* [Task instructions]
Look through the material below. Return exactly the lines from the one with "set_input_delay 5.4200 -clock" through the one with "- With this", both included.

■ ■ ■

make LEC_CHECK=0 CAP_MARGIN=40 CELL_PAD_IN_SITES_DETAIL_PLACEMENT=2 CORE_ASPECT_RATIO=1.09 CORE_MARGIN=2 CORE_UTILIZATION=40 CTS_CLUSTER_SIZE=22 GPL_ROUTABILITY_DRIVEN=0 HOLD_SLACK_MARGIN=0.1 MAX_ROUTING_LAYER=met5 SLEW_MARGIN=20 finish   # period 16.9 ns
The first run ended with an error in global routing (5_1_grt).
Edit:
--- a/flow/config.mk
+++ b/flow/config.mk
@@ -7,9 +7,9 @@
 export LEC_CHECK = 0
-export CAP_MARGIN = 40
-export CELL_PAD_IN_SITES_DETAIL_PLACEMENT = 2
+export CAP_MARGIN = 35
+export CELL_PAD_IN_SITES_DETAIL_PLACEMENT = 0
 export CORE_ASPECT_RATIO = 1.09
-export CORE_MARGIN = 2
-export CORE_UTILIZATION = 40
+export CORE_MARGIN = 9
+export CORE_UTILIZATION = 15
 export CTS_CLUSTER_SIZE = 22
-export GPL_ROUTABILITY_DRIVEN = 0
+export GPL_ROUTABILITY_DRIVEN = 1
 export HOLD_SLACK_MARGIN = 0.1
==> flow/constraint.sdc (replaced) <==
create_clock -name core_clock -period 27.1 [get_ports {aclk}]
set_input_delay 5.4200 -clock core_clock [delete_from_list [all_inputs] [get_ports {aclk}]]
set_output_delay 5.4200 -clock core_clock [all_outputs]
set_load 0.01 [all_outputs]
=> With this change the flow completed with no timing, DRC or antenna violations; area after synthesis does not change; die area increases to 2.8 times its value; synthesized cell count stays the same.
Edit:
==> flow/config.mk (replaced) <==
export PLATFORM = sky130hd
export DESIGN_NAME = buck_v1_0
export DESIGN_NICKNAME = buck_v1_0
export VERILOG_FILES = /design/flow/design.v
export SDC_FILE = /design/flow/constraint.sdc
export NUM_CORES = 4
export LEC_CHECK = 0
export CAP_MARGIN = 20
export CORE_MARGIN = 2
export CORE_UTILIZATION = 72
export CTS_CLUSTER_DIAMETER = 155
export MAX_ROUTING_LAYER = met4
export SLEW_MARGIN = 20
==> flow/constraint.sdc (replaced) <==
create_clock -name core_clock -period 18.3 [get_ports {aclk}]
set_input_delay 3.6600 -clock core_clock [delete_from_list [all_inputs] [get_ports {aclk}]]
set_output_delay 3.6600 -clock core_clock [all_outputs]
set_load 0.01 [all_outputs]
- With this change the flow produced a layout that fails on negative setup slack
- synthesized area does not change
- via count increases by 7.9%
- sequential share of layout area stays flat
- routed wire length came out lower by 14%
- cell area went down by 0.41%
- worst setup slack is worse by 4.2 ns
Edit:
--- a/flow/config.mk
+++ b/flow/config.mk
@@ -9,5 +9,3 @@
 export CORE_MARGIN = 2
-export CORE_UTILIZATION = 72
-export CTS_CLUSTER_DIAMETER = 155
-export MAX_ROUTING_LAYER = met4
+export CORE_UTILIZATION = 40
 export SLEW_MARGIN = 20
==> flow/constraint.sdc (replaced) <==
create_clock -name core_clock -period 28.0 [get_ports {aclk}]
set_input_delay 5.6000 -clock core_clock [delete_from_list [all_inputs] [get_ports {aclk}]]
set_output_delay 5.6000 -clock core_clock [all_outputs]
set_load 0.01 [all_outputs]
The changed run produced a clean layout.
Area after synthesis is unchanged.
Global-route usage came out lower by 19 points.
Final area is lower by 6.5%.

■ ■ ■

* [Exercise answer]
set_input_delay 5.4200 -clock core_clock [delete_from_list [all_inputs] [get_ports {aclk}]]
set_output_delay 5.4200 -clock core_clock [all_outputs]
set_load 0.01 [all_outputs]
=> With this change the flow completed with no timing, DRC or antenna violations; area after synthesis does not change; die area increases to 2.8 times its value; synthesized cell count stays the same.
Edit:
==> flow/config.mk (replaced) <==
export PLATFORM = sky130hd
export DESIGN_NAME = buck_v1_0
export DESIGN_NICKNAME = buck_v1_0
export VERILOG_FILES = /design/flow/design.v
export SDC_FILE = /design/flow/constraint.sdc
export NUM_CORES = 4
export LEC_CHECK = 0
export CAP_MARGIN = 20
export CORE_MARGIN = 2
export CORE_UTILIZATION = 72
export CTS_CLUSTER_DIAMETER = 155
export MAX_ROUTING_LAYER = met4
export SLEW_MARGIN = 20
==> flow/constraint.sdc (replaced) <==
create_clock -name core_clock -period 18.3 [get_ports {aclk}]
set_input_delay 3.6600 -clock core_clock [delete_from_list [all_inputs] [get_ports {aclk}]]
set_output_delay 3.6600 -clock core_clock [all_outputs]
set_load 0.01 [all_outputs]
- With this change the flow produced a layout that fails on negative setup slack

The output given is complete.